= Data shown =
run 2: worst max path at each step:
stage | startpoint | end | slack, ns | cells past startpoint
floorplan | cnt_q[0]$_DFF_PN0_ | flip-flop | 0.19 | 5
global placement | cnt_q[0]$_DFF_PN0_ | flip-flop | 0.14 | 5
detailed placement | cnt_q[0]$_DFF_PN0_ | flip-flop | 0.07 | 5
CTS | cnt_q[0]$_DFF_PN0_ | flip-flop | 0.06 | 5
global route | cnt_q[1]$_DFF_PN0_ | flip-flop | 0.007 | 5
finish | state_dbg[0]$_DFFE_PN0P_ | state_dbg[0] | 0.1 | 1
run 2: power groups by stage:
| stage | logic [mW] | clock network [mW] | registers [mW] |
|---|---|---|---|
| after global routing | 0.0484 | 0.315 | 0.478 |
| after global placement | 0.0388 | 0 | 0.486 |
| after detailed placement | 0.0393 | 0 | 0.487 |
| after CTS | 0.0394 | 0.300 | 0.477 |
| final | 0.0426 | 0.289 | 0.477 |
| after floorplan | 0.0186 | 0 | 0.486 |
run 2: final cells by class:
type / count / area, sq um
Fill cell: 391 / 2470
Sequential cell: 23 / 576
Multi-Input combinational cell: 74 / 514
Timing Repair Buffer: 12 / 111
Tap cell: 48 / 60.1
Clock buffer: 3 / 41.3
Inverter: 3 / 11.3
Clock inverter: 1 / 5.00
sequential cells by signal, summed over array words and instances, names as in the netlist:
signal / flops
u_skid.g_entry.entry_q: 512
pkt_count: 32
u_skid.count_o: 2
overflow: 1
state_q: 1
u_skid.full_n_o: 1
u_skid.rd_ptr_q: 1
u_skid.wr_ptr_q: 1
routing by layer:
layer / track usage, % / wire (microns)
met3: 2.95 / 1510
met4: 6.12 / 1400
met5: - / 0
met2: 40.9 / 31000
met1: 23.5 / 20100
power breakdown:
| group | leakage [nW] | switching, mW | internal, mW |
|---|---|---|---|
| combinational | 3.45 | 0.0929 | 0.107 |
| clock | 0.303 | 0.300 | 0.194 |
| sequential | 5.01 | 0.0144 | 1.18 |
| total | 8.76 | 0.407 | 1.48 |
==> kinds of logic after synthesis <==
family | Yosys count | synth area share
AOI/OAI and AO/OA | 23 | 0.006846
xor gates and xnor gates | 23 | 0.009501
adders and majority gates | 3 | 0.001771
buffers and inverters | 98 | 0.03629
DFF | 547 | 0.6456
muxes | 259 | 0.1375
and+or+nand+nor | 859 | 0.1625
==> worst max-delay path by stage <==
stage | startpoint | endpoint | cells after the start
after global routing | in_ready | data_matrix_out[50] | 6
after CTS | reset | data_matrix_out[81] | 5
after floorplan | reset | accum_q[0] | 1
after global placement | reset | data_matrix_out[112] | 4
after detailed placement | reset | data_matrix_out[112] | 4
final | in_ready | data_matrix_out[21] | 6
==> src/rtl/regfile_wb_sched.sv <==
// Write-back scheduler: round-robin arbitration of NUM_SRC write-back sources onto
// the single register-file write port, plus the per-register busy scoreboard.
module regfile_wb_sched #(
  parameter int NUM_SRC = 3,
  parameter int XLEN    = 32
) (
  input  logic                    clk,
  input  logic                    rst,
  input  logic [NUM_SRC-1:0]      src_valid,
  output logic [NUM_SRC-1:0]      src_ready,
  input  logic [5*NUM_SRC-1:0]    src_rd,
  input  logic [XLEN*NUM_SRC-1:0] src_data,
  output logic                    rf_w_en,
  output logic [4:0]              rf_rd,
  output logic [XLEN-1:0]         rf_w_data,
  input  logic                    rsv_en,
  input  logic [4:0]              rsv_rd,
  input  logic [4:0]              chk_rs1,
  input  logic [4:0]              chk_rs2,
  output logic                    rs1_busy,
  output logic                    rs2_busy,
  output logic [31:0]             busy_vec
);

  localparam int          PW = (NUM_SRC > 1) ? $clog2(NUM_SRC) : 1;
  localparam int unsigned N  = NUM_SRC;

  logic [PW-1:0]   ptr_q, ptr_d;
  logic [PW-1:0]   gnt_idx;
  logic            gnt_any;
  int unsigned     cand;

  logic [4:0]      rd_a   [NUM_SRC];
  logic [XLEN-1:0] data_a [NUM_SRC];

  logic            rf_w_en_q, rf_w_en_d;
  logic [4:0]      rf_rd_q, rf_rd_d;
  logic [XLEN-1:0] rf_w_data_q, rf_w_data_d;
  logic [31:0]     busy_q, busy_d;

  for (genvar g = 0; g < NUM_SRC; g++) begin : g_unpack
    assign rd_a[g]   = src_rd[5*g +: 5];
    assign data_a[g] = src_data[XLEN*g +: XLEN];
  end

  // Search starts at ptr and wraps; the first valid source found wins.
  always_comb begin
    gnt_any   = 1'b0;
    gnt_idx   = '0;
    cand      = 0;
    src_ready = '0;
    if (!rst) begin
      for (int unsigned k = 0; k < N; k++) begin
        cand = 32'(ptr_q) + k;
        if (cand >= N) cand = cand - N;
        if (!gnt_any && src_valid[PW'(cand)]) begin
          gnt_any = 1'b1;
          gnt_idx = PW'(cand);
        end
      end
      if (gnt_any) src_ready[gnt_idx] = 1'b1;
    end
  end

  always_comb begin
    ptr_d       = ptr_q;
    rf_w_en_d   = 1'b0;
    rf_rd_d     = rf_rd_q;
    rf_w_data_d = rf_w_data_q;
    if (gnt_any) begin
      ptr_d       = (gnt_idx == PW'(N - 1)) ? '0 : gnt_idx + 1'b1;
      rf_w_en_d   = (rd_a[gnt_idx] != 5'd0);
      rf_rd_d     = rd_a[gnt_idx];
      rf_w_data_d = data_a[gnt_idx];
    end
  end

  // Clear applied before set so a same-cycle reservation of the written register wins.
  always_comb begin
    busy_d = busy_q;
    if (rf_w_en_q) busy_d[rf_rd_q] = 1'b0;
    if (rsv_en && (rsv_rd != 5'd0)) busy_d[rsv_rd] = 1'b1;
    busy_d[0] = 1'b0;
  end

  always_ff @(posedge clk) begin
    if (rst) begin
      ptr_q       <= '0;
      rf_w_en_q   <= 1'b0;
      rf_rd_q     <= '0;
      rf_w_data_q <= '0;
      busy_q      <= '0;
    end else begin
      ptr_q       <= ptr_d;
      rf_w_en_q   <= rf_w_en_d;
      rf_rd_q     <= rf_rd_d;
      rf_w_data_q <= rf_w_data_d;
      busy_q      <= busy_d;
    end
  end

  assign rf_w_en   = rf_w_en_q;
  assign rf_rd     = rf_rd_q;
  assign rf_w_data = rf_w_data_q;
  assign busy_vec  = busy_q;
  assign rs1_busy  = (chk_rs1 != 5'd0) & busy_q[chk_rs1];
  assign rs2_busy  = (chk_rs2 != 5'd0) & busy_q[chk_rs2];

endmodule
### src/rtl/valid_delay_pipe.sv
// valid_delay_pipe: WIDTH-bit, DEPTH-stage ready/valid pipeline register with
// bubble collapse, synchronous flush and a registered occupancy count.
module valid_delay_pipe #(
  parameter int WIDTH = 8,
  parameter int DEPTH = 4,
  parameter int CW    = $clog2(DEPTH + 1)
) (
  input  logic             CLK,
  input  logic             RESET,
  input  logic [WIDTH-1:0] I,
  input  logic             I_valid,
  output logic             I_ready,
  output logic [WIDTH-1:0] O,
  output logic             O_valid,
  input  logic             O_ready,
  input  logic             FLUSH,
  output logic [CW-1:0]    count
);

  logic [WIDTH-1:0] data_r [DEPTH];
  logic [DEPTH-1:0] v_r;
  logic [CW-1:0]    count_r;
  logic [DEPTH-1:0] rdy_s;
  logic [DEPTH-1:0] down_s;
  logic [DEPTH-1:0] load_s;
  logic [DEPTH-1:0] v_next_s;
  logic [WIDTH-1:0] din_s [DEPTH];

  function automatic logic [CW-1:0] popcount(input logic [DEPTH-1:0] vec);
    logic [CW-1:0] n;
    n = {CW{1'b0}};
    for (int i = 0; i < DEPTH; i++) begin
      n = n + CW'(vec[i]);
    end
    return n;
  endfunction

  // Readiness ripples from the output: a stage accepts if it or anything after it has room
  always_comb begin
    logic acc;
    acc    = O_ready;
    rdy_s  = {DEPTH{1'b0}};
    down_s = {DEPTH{1'b0}};
    for (int k = DEPTH - 1; k >= 0; k--) begin
      down_s[k] = acc;
      acc       = acc || !v_r[k];
      rdy_s[k]  = acc;
    end
  end

  assign I_ready = rdy_s[0] && !FLUSH;

  // Transfer network: each stage receives what the previous stage sends this cycle
  always_comb begin
    logic             carry;
    logic             send;
    logic [WIDTH-1:0] prev_d;
    carry    = I_valid && I_ready;
    send     = 1'b0;
    prev_d   = I;
    load_s   = {DEPTH{1'b0}};
    v_next_s = {DEPTH{1'b0}};
    for (int k = 0; k < DEPTH; k++) begin
      send        = v_r[k] && down_s[k];
      load_s[k]   = carry;
      din_s[k]    = prev_d;
      v_next_s[k] = carry || (v_r[k] && !send);
      carry       = send;
      prev_d      = data_r[k];
    end
  end

  // State update: reset clears everything, flush clears valids but keeps data
  always_ff @(posedge CLK) begin
    if (RESET) begin
      v_r     <= {DEPTH{1'b0}};
      count_r <= {CW{1'b0}};
      for (int k = 0; k < DEPTH; k++) begin
        data_r[k] <= {WIDTH{1'b0}};
      end
    end else if (FLUSH) begin
      v_r     <= {DEPTH{1'b0}};
      count_r <= {CW{1'b0}};
    end else begin
      v_r     <= v_next_s;
      count_r <= popcount(v_next_s);
      for (int k = 0; k < DEPTH; k++) begin
        if (load_s[k]) begin
          data_r[k] <= din_s[k];
        end
      end
    end
  end

  assign O       = data_r[DEPTH-1];
  assign O_valid = v_r[DEPTH-1] && !FLUSH;
  assign count   = count_r;

  valid_delay_pipe_checker #(
    .WIDTH(WIDTH),
    .DEPTH(DEPTH),
    .CW   (CW)
  ) u_checker (
    .CLK    (CLK),
    .RESET  (RESET),
    .FLUSH  (FLUSH),
    .I_valid(I_valid),
    .I_ready(I_ready),
    .O_valid(O_valid),
    .O_ready(O_ready),
    .O      (O),
    .count  (count)
  );

endmodule

// Temporal properties of the pipe; simulation-only, no logic.
module valid_delay_pipe_checker #(
  parameter int WIDTH = 8,
  parameter int DEPTH = 4,
  parameter int CW    = $clog2(DEPTH + 1)
) (
  input logic             CLK,
  input logic             RESET,
  input logic             FLUSH,
  input logic             I_valid,
  input logic             I_ready,
  input logic             O_valid,
  input logic             O_ready,
  input logic [WIDTH-1:0] O,
  input logic [CW-1:0]    count
);

  a_hold_stalled: assert property (@(posedge CLK) disable iff (RESET || FLUSH)
    O_valid && !O_ready |=> O_valid && $stable(O));

  a_count_range: assert property (@(posedge CLK) disable iff (RESET)
    count <= CW'(DEPTH));

  a_latency: assert property (@(posedge CLK) disable iff (RESET || FLUSH)
    I_valid && I_ready |-> ##DEPTH O_valid);

endmodule

### config.mk
export PLATFORM = sky130hd
export DESIGN_NAME = valid_delay_pipe
export DESIGN_NICKNAME = d
export VERILOG_FILES = /design/src/rtl/valid_delay_pipe.sv
export SDC_FILE = /design/constraint.sdc
export NUM_CORES = 1
export LEC_CHECK = 0
export ABC_AREA = 1
export CAP_MARGIN = 20
export CORE_MARGIN = 10
export CORE_UTILIZATION = 35
export CTS_CLUSTER_DIAMETER = 120
export CTS_CLUSTER_SIZE = 20
export DETAILED_ROUTE_END_ITERATION = 16
export PLACE_DENSITY_LB_ADDON = 0.2
export SYNTH_ARGS = -nofsm -noshare
export SYNTH_HDL_FRONTEND = slang
export SYNTH_HIERARCHICAL = 1
export SYNTH_SLANG_ARGS = --single-unit
### constraint.sdc
create_clock -name CLK -period 2.5 [get_ports CLK]
set_input_delay 0.5 -clock CLK [delete_from_list [all_inputs] [get_ports CLK]]
set_output_delay 0.5 -clock CLK [all_outputs]
set_load 0.01 [all_outputs]
==> results of run 1 <==
-- worst max-delay path: cells and delay by family --
family                 cells  cell delay, ps
AND/OR/NAND/NOR            3             200
buffers and inverters      4            1140
-- area by class of cell --
class,instances,area (sq um),share of cell area
timing repair buffer,31,295,0.144
tap,52,65.1,0.0317
clock inverter,2,12.5,0.00609
sequential,39,1100,0.536
multi-input combinational,65,327,0.159
clock buffer,6,72.6,0.0353
inverter,48,181,0.0883
-- flip-flops by register name (all words and copies together), names as in the netlist --
register,flops
v_r,4
count,3
data_r,32
-- where the power goes --
| part | internal [uW] | switching (uW) |
|---|---|---|
| sequential | 726 | 6.36 |
| clock | 195 | 215 |
| combinational | 37.8 | 39.6 |
| total | 959 | 261 |
-- final timing paths --
kind         cells past startpoint  slack [ps]  endpoint  startpoint
max                              7         140   I_ready     O_ready
max reg2reg                     11         450  count[1]      v_r[3]
min                              2         540    v_r[2]      v_r[1]
min reg2reg                      2         540    v_r[2]      v_r[1]
-- Yosys cell counts (all sizes together) --
cell type / n
a21oi: 1
buf: 1
clkinv: 1
dfxtp: 7
edfxtp: 32
fa: 1
ha: 2
inv: 47
nand2: 8
nand3: 4
nand4: 4
nor2: 42
o21ai: 2
or3: 1
-- per-layer routing --
metal	up-vias	track usage
met3	5	0.0464
met4	0	0.0300
li1	537	-
met5	-	0
met1	428	0.0627
met2	25	0.116
-- kinds of logic after synthesis --
logic type / after synthesis / synth area share
flops: 39 / 0.680
simple gates: 59 / 0.164
compound gates: 3 / 0.00926
buf+inv: 49 / 0.119
fa+ha+maj: 3 / 0.0278
-- stage by stage --
step	setup slack (ps)	setup TNS, ps	hold WS [ps]
6_report	143	0	541
5_1_grt	47.9	0	558
4_1_cts	124	0	540
3_5_place_dp	-122	-145	532
3_3_place_gp	-56.1	-56.1	521
2_1_floorplan	214	0	490
==> impl_metrics.toml, run 1 <==
[route]
vias_per_cell = 4.09
wl_met1_um = 893
vias = 995
met3_length_um = 240
dr_wl_met2_um = 1180
first_pass_iters = 4
dr.max_layer_used = "met4"
antenna_left = 0
drt_drc_violations_left = 0
wire_per_inst_um = 9.71
drt_iter0_markers = 24
wl_um = 2360

[floorplanning]
die_h_um = 88.0
die_w_um = 88.0
initial_core_util = 0.367
core_sq_um = 4410
top_level_ports = 26
dieArea_sq_um = 7750
rows = 24

[clocking]
clockRootBuffer = "clkbuf_8"
cts.clk_slew.worst_paths_ps = 70
post-cts-setup-buffers = 0
cts_tree = "done"
cts_buffers = 5
htreeDepth = 2
cts_hold_buf = 0
ctsResizeCount = 0
clock_latency_ps = 290
clock-sinks = 39
clockBufferDepth = 2

[worst_setup_path]
startpoint_type = "input port"
slowest_delay_ps = 540
critical_path_class = "input port to output port"
cpMaxStageDelayCell = "clkdlybuf4s50_1"
end_kind = "output port"
cp_cell_sequence = "clkdlybuf4s50_1, nor2_1, nand4_1, buf_4, inv_1, nor2_1, clkdlybuf4s50_1"
cp.arrival_ps = 1860
cp.required_ps = 2000
worst-path-max-fanout = 3

[timing]
clock_skew_ps = 4.24
fmax_mhz = 424
slew_violations = 0
hold_viol_final = 0
relSlewSlack = 0.698
fin_crit_sh = 0.943
rsz0062_at_grt = "false"
tightest_slew_ps = 452
fin_crit_ps = 2360
setup_violations = 0

[run]
drv_cap = 0

[final_layout]
fin_util = 0.465
final_common_cell = "inv_1"
n_fill_cell = 411
n_antenna_cell = 0
drive_gt1_frac = 0.120
num-nets-final = 206
area_growth_pct = 26.8
final_area_sq_um = 2050
final_cell_mix = "inv_1, nor2_1, edfxtp_1, clkdlybuf4s50_1"
stdcell_count = 243

[synth]
netlist.area_leader.share = 0.593
yosysWarnings = 6
syn_area_sq_um = 1620
synth_fp_nets = 169
synth_top_cells_by_area = "edfxtp_1, inv_1, dfxtp_1"
syn_inst = 153
syn_avg_cell_area_sq_um = 10.6
synth_seq_cells = 39
yosysUniqueCellTypes = 17
seq_area_frac_synth = 0.680
synth_top_cell_by_area = "edfxtp_1"

[pwr]
peakVddDrop_mv = 0.326
p_per_area_nw_per_um2 = 594
p_leak_uw = 0.000873
power_uw = 1220

[worst_hold_path]
worstHoldPathType = "flop to flop"

[placed_design]
dpl_cell_area_sq_um = 1970
place_congestion = 0.824
post-dp-hpwl_um = 1860
place_inst = 235
portBuffers = 25

[global_route]
grt-ovfl-total = 0
grt_pass1_wl_um = 4130
grt_usage = 0.0686
grt_max_degree = 13
antenna_found_initial = 0
grt_pass1_vias = 982

[outcome]
status = "completed"
Power figures use the tool's default switching activity.
==> run 2: changes to the inputs <==
- SYNTH_HIERARCHICAL: 1 -> unset
==> results of run 2 <==
Final layout, timing and power as in run 1 (identical DEF).
Main changes from that run: Yosys warning count 6 -> 0
==> config.mk <==
export PLATFORM = sky130hd
export DESIGN_NAME = reg_scoreboard
export DESIGN_NICKNAME = d
export VERILOG_FILES = /design/src/rtl/reg_scoreboard.sv
export SDC_FILE = /design/constraint.sdc
export NUM_CORES = 1
export LEC_CHECK = 0
export ABC_AREA = 1
export CORE_AREA = 2 2 62 64
export CTS_BUF_LIST = sky130_fd_sc_hd__clkbuf_4 sky130_fd_sc_hd__clkbuf_8 sky130_fd_sc_hd__clkbuf_16
export DETAILED_ROUTE_END_ITERATION = 6
export DIE_AREA = 0 0 64 66
export HOLD_SLACK_MARGIN = 0.1
export SKIP_CTS_REPAIR_TIMING = 1
export SYNTH_ARGS = -nofsm -noshare
export SYNTH_HDL_FRONTEND = slang
export SYNTH_SLANG_ARGS = --single-unit
export TNS_END_PERCENT = 100
==> constraint.sdc <==
create_clock -name clk -period 1.39 [get_ports clk]
set_input_delay 0.139 -clock clk [delete_from_list [all_inputs] [get_ports clk]]
set_output_delay 0.139 -clock clk [all_outputs]
set_load 0.1 [all_outputs]
## config.mk

```make
export PLATFORM = sky130hd
export DESIGN_NAME = codec_adc_tx
export DESIGN_NICKNAME = d
export VERILOG_FILES = /design/src/rtl/audio_pkg.sv /design/src/rtl/bclk_gen.sv /design/src/rtl/codec_adc_tx.sv
export SDC_FILE = /design/constraint.sdc
export NUM_CORES = 1
export LEC_CHECK = 0
export CELL_PAD_IN_SITES_DETAIL_PLACEMENT = 1
export CELL_PAD_IN_SITES_GLOBAL_PLACEMENT = 1
export CORE_UTILIZATION = 45
export CTS_CLUSTER_SIZE = 8
export DETAILED_ROUTE_END_ITERATION = 12
export GPL_TIMING_DRIVEN = 0
export PLACE_DENSITY = 0.75
export SETUP_SLACK_MARGIN = 0.15
export SYNTH_ARGS = -nofsm -noshare
export SYNTH_HDL_FRONTEND = slang
export SYNTH_SLANG_ARGS = --single-unit
```

## constraint.sdc

```tcl
create_clock -name clk -period 4.6 [get_ports clk]
set_clock_uncertainty 0.2 [all_clocks]
set_input_delay 1.38 -clock clk [delete_from_list [all_inputs] [get_ports clk]]
set_output_delay 1.38 -clock clk [all_outputs]
set_load 0.005 [all_outputs]
```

= Task instructions =
Considering only the data above, return the lines in which "signal" occurs.

= Response to this task =
sequential cells by signal, summed over array words and instances, names as in the netlist:
signal / flops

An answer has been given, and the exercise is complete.